This is a follow-up to an earlier post, which showed an example of two phylogenetic trees and three rooted phylogenetic networks. You can see them again in the figure below.
Each of the networks N1, N2 and N3 displays the two trees T1 and T2 (and no other trees). Thus, it is impossible to decide which of the three networks is correct. The question was asked whether this is a fundamental limitation of rooted phylogenetic networks (a.k.a. hybridization networks).
Let's first draw the networks such that each reticulation is an instantaneous event between two coexisting taxa. To do so, networks N2 and N3 need an additional taxon x, which could be an extinct taxon or just a taxon that has not been sampled.
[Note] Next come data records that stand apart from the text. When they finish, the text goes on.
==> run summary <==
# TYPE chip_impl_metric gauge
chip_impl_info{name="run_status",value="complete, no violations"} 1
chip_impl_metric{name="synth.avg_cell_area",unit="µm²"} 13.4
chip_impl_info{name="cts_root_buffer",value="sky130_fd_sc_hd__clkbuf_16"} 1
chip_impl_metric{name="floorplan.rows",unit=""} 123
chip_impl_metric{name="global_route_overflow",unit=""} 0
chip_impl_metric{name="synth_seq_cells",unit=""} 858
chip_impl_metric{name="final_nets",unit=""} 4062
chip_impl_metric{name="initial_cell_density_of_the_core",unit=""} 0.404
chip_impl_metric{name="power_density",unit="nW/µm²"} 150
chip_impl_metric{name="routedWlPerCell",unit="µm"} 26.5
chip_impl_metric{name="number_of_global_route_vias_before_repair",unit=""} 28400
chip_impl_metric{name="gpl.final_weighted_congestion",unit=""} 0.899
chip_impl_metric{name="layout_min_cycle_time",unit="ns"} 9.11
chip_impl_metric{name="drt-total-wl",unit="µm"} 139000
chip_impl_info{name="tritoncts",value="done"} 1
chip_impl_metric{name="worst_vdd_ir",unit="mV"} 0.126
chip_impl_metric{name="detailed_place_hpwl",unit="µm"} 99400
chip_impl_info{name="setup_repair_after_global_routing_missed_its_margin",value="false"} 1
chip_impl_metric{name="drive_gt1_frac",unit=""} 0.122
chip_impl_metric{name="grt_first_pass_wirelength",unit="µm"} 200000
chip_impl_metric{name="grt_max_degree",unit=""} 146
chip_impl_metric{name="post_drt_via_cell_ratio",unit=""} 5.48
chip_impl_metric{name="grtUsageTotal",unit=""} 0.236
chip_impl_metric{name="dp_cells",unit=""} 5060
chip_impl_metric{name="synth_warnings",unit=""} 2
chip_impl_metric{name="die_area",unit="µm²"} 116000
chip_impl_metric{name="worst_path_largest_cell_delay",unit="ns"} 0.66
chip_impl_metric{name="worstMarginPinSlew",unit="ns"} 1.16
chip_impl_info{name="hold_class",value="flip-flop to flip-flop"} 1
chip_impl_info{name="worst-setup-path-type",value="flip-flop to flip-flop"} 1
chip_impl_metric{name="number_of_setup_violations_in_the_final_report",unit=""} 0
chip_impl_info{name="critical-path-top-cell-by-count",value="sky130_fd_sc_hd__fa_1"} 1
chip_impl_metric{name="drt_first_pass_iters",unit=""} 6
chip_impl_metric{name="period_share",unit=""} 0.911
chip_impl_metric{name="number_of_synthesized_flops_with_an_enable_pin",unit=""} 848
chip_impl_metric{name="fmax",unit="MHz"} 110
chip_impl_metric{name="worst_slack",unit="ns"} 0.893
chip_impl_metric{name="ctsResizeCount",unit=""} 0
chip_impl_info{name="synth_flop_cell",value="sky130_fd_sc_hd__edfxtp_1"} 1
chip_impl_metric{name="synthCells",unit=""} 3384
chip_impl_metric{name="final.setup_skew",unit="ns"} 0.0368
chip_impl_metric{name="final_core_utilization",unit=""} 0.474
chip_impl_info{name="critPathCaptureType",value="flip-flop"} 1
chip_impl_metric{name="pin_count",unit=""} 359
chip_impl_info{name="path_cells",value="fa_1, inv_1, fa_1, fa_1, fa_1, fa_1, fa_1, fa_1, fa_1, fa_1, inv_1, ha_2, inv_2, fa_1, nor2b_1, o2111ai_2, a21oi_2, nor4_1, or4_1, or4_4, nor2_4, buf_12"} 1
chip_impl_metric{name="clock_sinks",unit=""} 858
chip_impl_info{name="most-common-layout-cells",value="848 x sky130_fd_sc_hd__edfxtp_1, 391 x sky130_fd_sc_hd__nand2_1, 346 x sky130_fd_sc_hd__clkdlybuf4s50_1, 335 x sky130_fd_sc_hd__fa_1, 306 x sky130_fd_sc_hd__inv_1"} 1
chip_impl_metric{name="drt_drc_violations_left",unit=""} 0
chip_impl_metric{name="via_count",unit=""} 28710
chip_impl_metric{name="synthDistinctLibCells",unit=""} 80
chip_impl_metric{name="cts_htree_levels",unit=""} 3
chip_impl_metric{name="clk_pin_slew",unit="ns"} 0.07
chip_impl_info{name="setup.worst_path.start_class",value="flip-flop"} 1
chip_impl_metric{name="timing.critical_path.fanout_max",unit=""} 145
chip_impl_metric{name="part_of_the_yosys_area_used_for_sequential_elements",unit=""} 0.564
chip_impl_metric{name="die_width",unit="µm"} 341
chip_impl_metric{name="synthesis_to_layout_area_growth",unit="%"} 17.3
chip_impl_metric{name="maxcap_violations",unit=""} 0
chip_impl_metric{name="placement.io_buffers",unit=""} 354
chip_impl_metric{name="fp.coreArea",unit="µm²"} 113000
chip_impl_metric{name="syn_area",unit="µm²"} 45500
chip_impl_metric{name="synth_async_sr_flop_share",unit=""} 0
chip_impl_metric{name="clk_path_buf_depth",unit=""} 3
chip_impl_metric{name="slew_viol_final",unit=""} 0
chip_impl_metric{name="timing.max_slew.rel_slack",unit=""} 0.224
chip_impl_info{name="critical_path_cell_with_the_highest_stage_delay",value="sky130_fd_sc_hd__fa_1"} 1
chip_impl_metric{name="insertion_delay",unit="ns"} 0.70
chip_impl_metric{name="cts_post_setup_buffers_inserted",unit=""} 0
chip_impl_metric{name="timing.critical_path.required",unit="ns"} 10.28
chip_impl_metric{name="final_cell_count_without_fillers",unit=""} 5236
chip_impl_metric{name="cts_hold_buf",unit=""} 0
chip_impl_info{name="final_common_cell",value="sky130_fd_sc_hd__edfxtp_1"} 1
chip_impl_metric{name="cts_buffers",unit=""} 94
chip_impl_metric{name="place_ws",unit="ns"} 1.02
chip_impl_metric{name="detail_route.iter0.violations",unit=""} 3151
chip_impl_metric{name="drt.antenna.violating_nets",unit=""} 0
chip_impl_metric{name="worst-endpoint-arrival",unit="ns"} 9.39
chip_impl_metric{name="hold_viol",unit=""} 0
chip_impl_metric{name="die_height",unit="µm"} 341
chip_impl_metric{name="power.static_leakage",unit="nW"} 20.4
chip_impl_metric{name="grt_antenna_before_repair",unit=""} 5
This is an optimization exercise on Yosys and OpenROAD, whose aim is small area, a short achievable clock period and few clock cycles per item, not a production implementation.
Where RTL was checked, it was by simulation tests only, not by an equivalence proof against the original.

==> inputs of job 5900 <==
## cva_cost_wta
module cva_cost_wta (
    input  wire         clk,
    input  wire         rst,         
    input  wire         in_valid,
    output wire         in_ready,
    input  wire         in_last,
    input  wire [15:0]  in_d,
    input  wire [2:0]   in_c,        
    input  wire [16:0]  in_wq,       
    input  wire [287:0] in_lwin,
    input  wire [287:0] in_rwin,
    output reg          out_valid,
    output reg          out_last,
    output reg  [31:0]  out_cost,
    output wire [15:0]  out_disp
);
    assign in_ready = 1'b1;
    reg [8:0] dr_0_0;
    reg [8:0] dr_0_1;
    reg [8:0] dr_0_2;
    reg [8:0] dr_0_3;
    reg [8:0] dr_1_0;
    reg [8:0] dr_1_1;
    reg [8:0] dr_1_2;
    reg [8:0] dr_1_3;
    reg [8:0] dr_2_0;
    reg [8:0] dr_2_1;
    reg [8:0] dr_2_2;
    reg [8:0] dr_2_3;
    reg [8:0] dr_3_0;
    reg [8:0] dr_3_1;
    reg [8:0] dr_3_2;
    reg [8:0] dr_3_3;
    reg [8:0] dr_4_0;
    reg [8:0] dr_4_1;
    reg [8:0] dr_4_2;
    reg [8:0] dr_4_3;
    reg [8:0] dr_5_0;
    reg [8:0] dr_5_1;
    reg [8:0] dr_5_2;
    reg [8:0] dr_5_3;
    reg [8:0] dr_6_0;
    reg [8:0] dr_6_1;
    reg [8:0] dr_6_2;
    reg [8:0] dr_6_3;
    reg [8:0] dr_7_0;
    reg [8:0] dr_7_1;
    reg [8:0] dr_7_2;
    reg [8:0] dr_7_3;
    reg [8:0] dr_8_0;
    reg [8:0] dr_8_1;
    reg [8:0] dr_8_2;
    reg [8:0] dr_8_3;
    reg [3:0]  enA;      
    reg [16:0] wqA;
    reg [4:1] vP;      
    reg [4:1] lastP;
    reg [15:0] dP1;
    reg [15:0] dP2;
    reg [15:0] dP3;
    reg [15:0] dP4;
    always @(posedge clk) begin
        dr_0_0 <= {1'b0, in_lwin[0 +: 8]} - {1'b0, in_rwin[0 +: 8]};
        dr_0_1 <= {1'b0, in_lwin[8 +: 8]} - {1'b0, in_rwin[8 +: 8]};
  ...
Settings: LEC_CHECK=0, CAP_MARGIN=50, CORE_MARGIN=2, CORE_UTILIZATION=60, CTS_BUF_LIST=sky130_fd_sc_hd__clkbuf_8, CTS_CLUSTER_SIZE=20, PLACE_DENSITY=0.7, SLEW_MARGIN=60, SYNTH_HIERARCHICAL=1; clock period 20.0 ns.
standard.sh (not shown) runs the stock make flow with config.mk's settings and CLKGATE_MAP_FILE= SYNTH_SCRIPT=/design/flow/synth_recipe.tcl, a recipe that flattens the netlist after the stock synthesis.
==> flow/flow/run.sh <==
#!/bin/bash
# Layout flow: the standard flow (standard.sh, all steps), with the
# input and output port buffers made of sky130_fd_sc_hd__buf_2 cells and
# the resizer's setup repair aiming for 14.5 ns of slack (a 5.5 ns path
# target; the clock and the constraints are the design's own).
# Each ORFS step writes its own log under orfs/logs/; the driver's own
# output goes to flow_run.log.
set -o pipefail
export BUFFER_PORTS_ARGS="-buffer_cell sky130_fd_sc_hd__buf_2"
export SETUP_SLACK_MARGIN=14.5
bash standard.sh > flow_run.log 2>&1
==> job 2806: changes against job 5900 <==
--- a/flow/design.v
+++ b/flow/design.v
@@ -10,11 +10,11 @@
     input  wire [287:0] in_lwin,
     input  wire [287:0] in_rwin,
     output reg          out_valid,
     output reg          out_last,
     output reg  [31:0]  out_cost,
-    output wire [15:0]  out_disp
+    output reg  [15:0]  out_disp
 );
     assign in_ready = 1'b1;
     reg [8:0] dr_0_0;
     reg [8:0] dr_0_1;
     reg [8:0] dr_0_2;
@@ -6874,17 +6874,18 @@
     wire [31:0] cost  = {h3571_q4, s3569_q4, s3567_q4, s3565_q4, s3563_q4, s3561_q4, s3559_q4, s3557_q4, s3555_q4, s3553_q4, s3551_q4, s3549_q4, s3547_q4, s3545_q4, s3543_q4, s3541_q4, s3539_q4, s3537_q4, s3535_q4, s3533_q4, s3531_q4, s3529_q4, s3527_q4, s3525_q4, s3523_q4, s3521_q4, s3519_q4, s3517_q4, s3515_q4, p2833_q4, p2800_q4, p2799_q4} + {c3570_q4, c3568_q4, c3566_q4, c3564_q4, c3562_q4, c3560_q4, c3558_q4, c3556_q4, c3554_q4, c3552_q4, c3550_q4, c3548_q4, c3546_q4, c3544_q4, c3542_q4, c3540_q4, c3538_q4, c3536_q4, c3534_q4, c3532_q4, c3530_q4, c3528_q4, c3526_q4, c3524_q4, c3522_q4, c3520_q4, c3518_q4, c3516_q4, h3514_q4, h3513_q4, p2816_q4, 1'b0};
     wire        vE    = vP[4];
     wire        lastE = lastP[4];
     wire [15:0] dE    = dP4;
     reg         in_pixel;     
-    reg [15:0]  best_d;       
+    reg [15:0]  best_d;
     wire        take  = !in_pixel || (cost < best_cost);
-    assign out_disp = best_d;
+    wire [15:0] new_d = take ? dE : best_d;
     always @(posedge clk) begin
         out_valid <= rst ? 1'b0 : vE;
         out_last  <= lastE;
         out_cost  <= cost;
+        out_disp  <= new_d;
         if (rst)
             in_pixel <= 1'b0;
         else if (vE)
             in_pixel <= !lastE;
         if (vE && take) begin
==> flow/flow/run.sh (replaced) <==
#!/bin/bash
# Layout flow: the standard flow (standard.sh, all steps), with the
# input and output port buffers made of sky130_fd_sc_hd__buf_2 cells.
# Each ORFS step writes its own log under orfs/logs/; the driver's own
# output goes to flow_run.log.
set -o pipefail
export BUFFER_PORTS_ARGS="-buffer_cell sky130_fd_sc_hd__buf_2"
bash standard.sh > flow_run.log 2>&1
CAP_MARGIN = 20   (was 50)
CTS_BUF_LIST = default   (was sky130_fd_sc_hd__clkbuf_8)
CTS_CLUSTER_SIZE = default   (was 20)
SLEW_MARGIN = 80   (was 60)
==> job 4735: changes against job 5900 <==
--- a/flow/design.v
+++ b/flow/design.v
@@ -10,11 +10,11 @@
     input  wire [287:0] in_lwin,
     input  wire [287:0] in_rwin,
     output reg          out_valid,
     output reg          out_last,
     output reg  [31:0]  out_cost,
-    output wire [15:0]  out_disp
+    output reg  [15:0]  out_disp
 );
     assign in_ready = 1'b1;
     reg [8:0] dr_0_0;
     reg [8:0] dr_0_1;
     reg [8:0] dr_0_2;
@@ -6869,22 +6869,120 @@
         c3564_q4 <= c3564;
         c3566_q4 <= c3566;
         c3568_q4 <= c3568;
         c3570_q4 <= c3570;
     end
+    wire cmp_s0;
+    wire cmp_c0;
+    wire cmp_s1;
+    wire cmp_c1;
+    wire cmp_s2;
+    wire cmp_c2;
+    wire cmp_s3;
+    wire cmp_c3;
+    wire cmp_s4;
+    wire cmp_c4;
+    wire cmp_s5;
+    wire cmp_c5;
+    wire cmp_s6;
+    wire cmp_c6;
+    wire cmp_s7;
+    wire cmp_c7;
+    wire cmp_s8;
+    wire cmp_c8;
+    wire cmp_s9;
+    wire cmp_c9;
+    wire cmp_s10;
+    wire cmp_c10;
+    wire cmp_s11;
+    wire cmp_c11;
+    wire cmp_s12;
+    wire cmp_c12;
+    wire cmp_s13;
+    wire cmp_c13;
+    wire cmp_s14;
+    wire cmp_c14;
+    wire cmp_s15;
+    wire cmp_c15;
+    wire cmp_s16;
+    wire cmp_c16;
+    wire cmp_s17;
+    wire cmp_c17;
+    wire cmp_s18;
+    wire cmp_c18;
+    wire cmp_s19;
+    wire cmp_c19;
+    wire cmp_s20;
+    wire cmp_c20;
+    wire cmp_s21;
+    wire cmp_c21;
+    wire cmp_s22;
+    wire cmp_c22;
+    wire cmp_s23;
+    wire cmp_c23;
+    wire cmp_s24;
+    wire cmp_c24;
+    wire cmp_s25;
+    wire cmp_c25;
+    wire cmp_s26;
+    wire cmp_c26;
+    wire cmp_s27;
+    wire cmp_c27;
+    wire cmp_s28;
+    wire cmp_c28;
+    wire cmp_s29;
+    wire cmp_c29;
+    wire cmp_s30;
+    wire cmp_c30;
+    wire cmp_s31;
+    wire cmp_c31;
+    cva_fa ucmp0 (.a(p2799_q4), .b(1'b0), .c(~best_cost[0]), .s(cmp_s0), .co(cmp_c0));
+    cva_fa ucmp1 (.a(p2800_q4), .b(p2816_q4), .c(~best_cost[1]), .s(cmp_s1), .co(cmp_c1));
+    cva_fa ucmp2 (.a(p2833_q4), .b(h3513_q4), .c(~best_cost[2]), .s(cmp_s2), .co(cmp_c2));
+    cva_fa ucmp3 (.a(s3515_q4), .b(h3514_q4), .c(~best_cost[3]), .s(cmp_s3), .co(cmp_c3));
+    cva_fa ucmp4 (.a(s3517_q4), .b(c3516_q4), .c(~best_cost[4]), .s(cmp_s4), .co(cmp_c4));
+    cva_fa ucmp5 (.a(s3519_q4), .b(c3518_q4), .c(~best_cost[5]), .s(cmp_s5), .co(cmp_c5));
+    cva_fa ucmp6 (.a(s3521_q4), .b(c3520_q4), .c(~best_cost[6]), .s(cmp_s6), .co(cmp_c6));
+    cva_fa ucmp7 (.a(s3523_q4), .b(c3522_q4), .c(~best_cost[7]), .s(cmp_s7), .co(cmp_c7));
+    cva_fa ucmp8 (.a(s3525_q4), .b(c3524_q4), .c(~best_cost[8]), .s(cmp_s8), .co(cmp_c8));
+    cva_fa ucmp9 (.a(s3527_q4), .b(c3526_q4), .c(~best_cost[9]), .s(cmp_s9), .co(cmp_c9));
+    cva_fa ucmp10 (.a(s3529_q4), .b(c3528_q4), .c(~best_cost[10]), .s(cmp_s10), .co(cmp_c10));
+    cva_fa ucmp11 (.a(s3531_q4), .b(c3530_q4), .c(~best_cost[11]), .s(cmp_s11), .co(cmp_c11));
+    cva_fa ucmp12 (.a(s3533_q4), .b(c3532_q4), .c(~best_cost[12]), .s(cmp_s12), .co(cmp_c12));
+    cva_fa ucmp13 (.a(s3535_q4), .b(c3534_q4), .c(~best_cost[13]), .s(cmp_s13), .co(cmp_c13));
+    cva_fa ucmp14 (.a(s3537_q4), .b(c3536_q4), .c(~best_cost[14]), .s(cmp_s14), .co(cmp_c14));
+    cva_fa ucmp15 (.a(s3539_q4), .b(c3538_q4), .c(~best_cost[15]), .s(cmp_s15), .co(cmp_c15));
+    cva_fa ucmp16 (.a(s3541_q4), .b(c3540_q4), .c(~best_cost[16]), .s(cmp_s16), .co(cmp_c16));
+    cva_fa ucmp17 (.a(s3543_q4), .b(c3542_q4), .c(~best_cost[17]), .s(cmp_s17), .co(cmp_c17));
+    cva_fa ucmp18 (.a(s3545_q4), .b(c3544_q4), .c(~best_cost[18]), .s(cmp_s18), .co(cmp_c18));
+    cva_fa ucmp19 (.a(s3547_q4), .b(c3546_q4), .c(~best_cost[19]), .s(cmp_s19), .co(cmp_c19));
+    cva_fa ucmp20 (.a(s3549_q4), .b(c3548_q4), .c(~best_cost[20]), .s(cmp_s20), .co(cmp_c20));
+    cva_fa ucmp21 (.a(s3551_q4), .b(c3550_q4), .c(~best_cost[21]), .s(cmp_s21), .co(cmp_c21));
+    cva_fa ucmp22 (.a(s3553_q4), .b(c3552_q4), .c(~best_cost[22]), .s(cmp_s22), .co(cmp_c22));
+    cva_fa ucmp23 (.a(s3555_q4), .b(c3554_q4), .c(~best_cost[23]), .s(cmp_s23), .co(cmp_c23));
+    cva_fa ucmp24 (.a(s3557_q4), .b(c3556_q4), .c(~best_cost[24]), .s(cmp_s24), .co(cmp_c24));
+    cva_fa ucmp25 (.a(s3559_q4), .b(c3558_q4), .c(~best_cost[25]), .s(cmp_s25), .co(cmp_c25));
+    cva_fa ucmp26 (.a(s3561_q4), .b(c3560_q4), .c(~best_cost[26]), .s(cmp_s26), .co(cmp_c26));
+    cva_fa ucmp27 (.a(s3563_q4), .b(c3562_q4), .c(~best_cost[27]), .s(cmp_s27), .co(cmp_c27));
+    cva_fa ucmp28 (.a(s3565_q4), .b(c3564_q4), .c(~best_cost[28]), .s(cmp_s28), .co(cmp_c28));
+    cva_fa ucmp29 (.a(s3567_q4), .b(c3566_q4), .c(~best_cost[29]), .s(cmp_s29), .co(cmp_c29));
+    cva_fa ucmp30 (.a(s3569_q4), .b(c3568_q4), .c(~best_cost[30]), .s(cmp_s30), .co(cmp_c30));
+    cva_fa ucmp31 (.a(h3571_q4), .b(c3570_q4), .c(~best_cost[31]), .s(cmp_s31), .co(cmp_c31));
     wire [31:0] cost  = {h3571_q4, s3569_q4, s3567_q4, s3565_q4, s3563_q4, s3561_q4, s3559_q4, s3557_q4, s3555_q4, s3553_q4, s3551_q4, s3549_q4, s3547_q4, s3545_q4, s3543_q4, s3541_q4, s3539_q4, s3537_q4, s3535_q4, s3533_q4, s3531_q4, s3529_q4, s3527_q4, s3525_q4, s3523_q4, s3521_q4, s3519_q4, s3517_q4, s3515_q4, p2833_q4, p2800_q4, p2799_q4} + {c3570_q4, c3568_q4, c3566_q4, c3564_q4, c3562_q4, c3560_q4, c3558_q4, c3556_q4, c3554_q4, c3552_q4, c3550_q4, c3548_q4, c3546_q4, c3544_q4, c3542_q4, c3540_q4, c3538_q4, c3536_q4, c3534_q4, c3532_q4, c3530_q4, c3528_q4, c3526_q4, c3524_q4, c3522_q4, c3520_q4, c3518_q4, c3516_q4, h3514_q4, h3513_q4, p2816_q4, 1'b0};
+    wire [31:0] diff  = {cmp_s31, cmp_s30, cmp_s29, cmp_s28, cmp_s27, cmp_s26, cmp_s25, cmp_s24, cmp_s23, cmp_s22, cmp_s21, cmp_s20, cmp_s19, cmp_s18, cmp_s17, cmp_s16, cmp_s15, cmp_s14, cmp_s13, cmp_s12, cmp_s11, cmp_s10, cmp_s9, cmp_s8, cmp_s7, cmp_s6, cmp_s5, cmp_s4, cmp_s3, cmp_s2, cmp_s1, cmp_s0} + {cmp_c30, cmp_c29, cmp_c28, cmp_c27, cmp_c26, cmp_c25, cmp_c24, cmp_c23, cmp_c22, cmp_c21, cmp_c20, cmp_c19, cmp_c18, cmp_c17, cmp_c16, cmp_c15, cmp_c14, cmp_c13, cmp_c12, cmp_c11, cmp_c10, cmp_c9, cmp_c8, cmp_c7, cmp_c6, cmp_c5, cmp_c4, cmp_c3, cmp_c2, cmp_c1, cmp_c0, 1'b1};    
     wire        vE    = vP[4];
     wire        lastE = lastP[4];
     wire [15:0] dE    = dP4;
     reg         in_pixel;     
-    reg [15:0]  best_d;       
-    wire        take  = !in_pixel || (cost < best_cost);
-    assign out_disp = best_d;
+    reg [15:0]  best_d;
+    wire        take  = !in_pixel || diff[31];
+    wire [15:0] new_d = take ? dE : best_d;
     always @(posedge clk) begin
         out_valid <= rst ? 1'b0 : vE;
         out_last  <= lastE;
         out_cost  <= cost;
+        out_disp  <= new_d;
         if (rst)
             in_pixel <= 1'b0;
         else if (vE)
             in_pixel <= !lastE;
         if (vE && take) begin
==> flow/flow/run.sh (replaced) <==
#!/bin/bash
# Layout flow: the standard flow (standard.sh, all steps), with the
# input and output port buffers made of sky130_fd_sc_hd__buf_2 cells.
# Each ORFS step writes its own log under orfs/logs/; the driver's own
# output goes to flow_run.log.
set -o pipefail
export BUFFER_PORTS_ARGS="-buffer_cell sky130_fd_sc_hd__buf_2"
bash standard.sh > flow_run.log 2>&1
CAP_MARGIN = 20   (was 50)
CTS_BUF_LIST = default   (was sky130_fd_sc_hd__clkbuf_8)
CTS_CLUSTER_SIZE = default   (was 20)
SLEW_MARGIN = 20   (was 60)
==> notes.md <==
* Critical path required time at 16000 ps
* Non-clock buffer share of cell area at 0.0384
* Final Wtd Congestion at 1.01
* Delay of the slowest cell on the worst path at between 300 and 400 ps
* Run status: finished clean
* Cells after DPL at 9804
* Global-route wire length before repair at 334000 µm
* Antenna fix cells at 7
* Most instantiated cells after synthesis: sky130_fd_sc_hd__fa_1, sky130_fd_sc_hd__ha_1, sky130_fd_sc_hd__dfxtp_1, sky130_fd_sc_hd__inv_1, sky130_fd_sc_hd__xnor2_1
the above is filed under job 5900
I've specified a length for each edge of each network and have given corresponding edge lengths to the trees. The values of the edge lengths in the networks have been chosen rather arbitrarily, and are not important for the discussion below.
What is important is that, when you take the edge lengths into account, it is easy to decide which of the three networks should be chosen. N1 should be chosen if the roots of T1 and T2 have the same age, N2 should be chosen if the root of T1 is older and N3 if the root of T2 is older. The reason is the following. In network N1, the roots of T1 and T2 both coincide with the root of the network. This contrasts with network N2, where the root of T2 is a proper descendant of the root of T1 and with network N3, in which the root of T1 is a proper descendant of the root of T2.
We can conclude that the above example shows an important challenge but not a fundamental limitation of rooted phylogenetic networks. When taking edge lengths into account, it is indeed possible to uniquely reconstruct the network (at least in this case).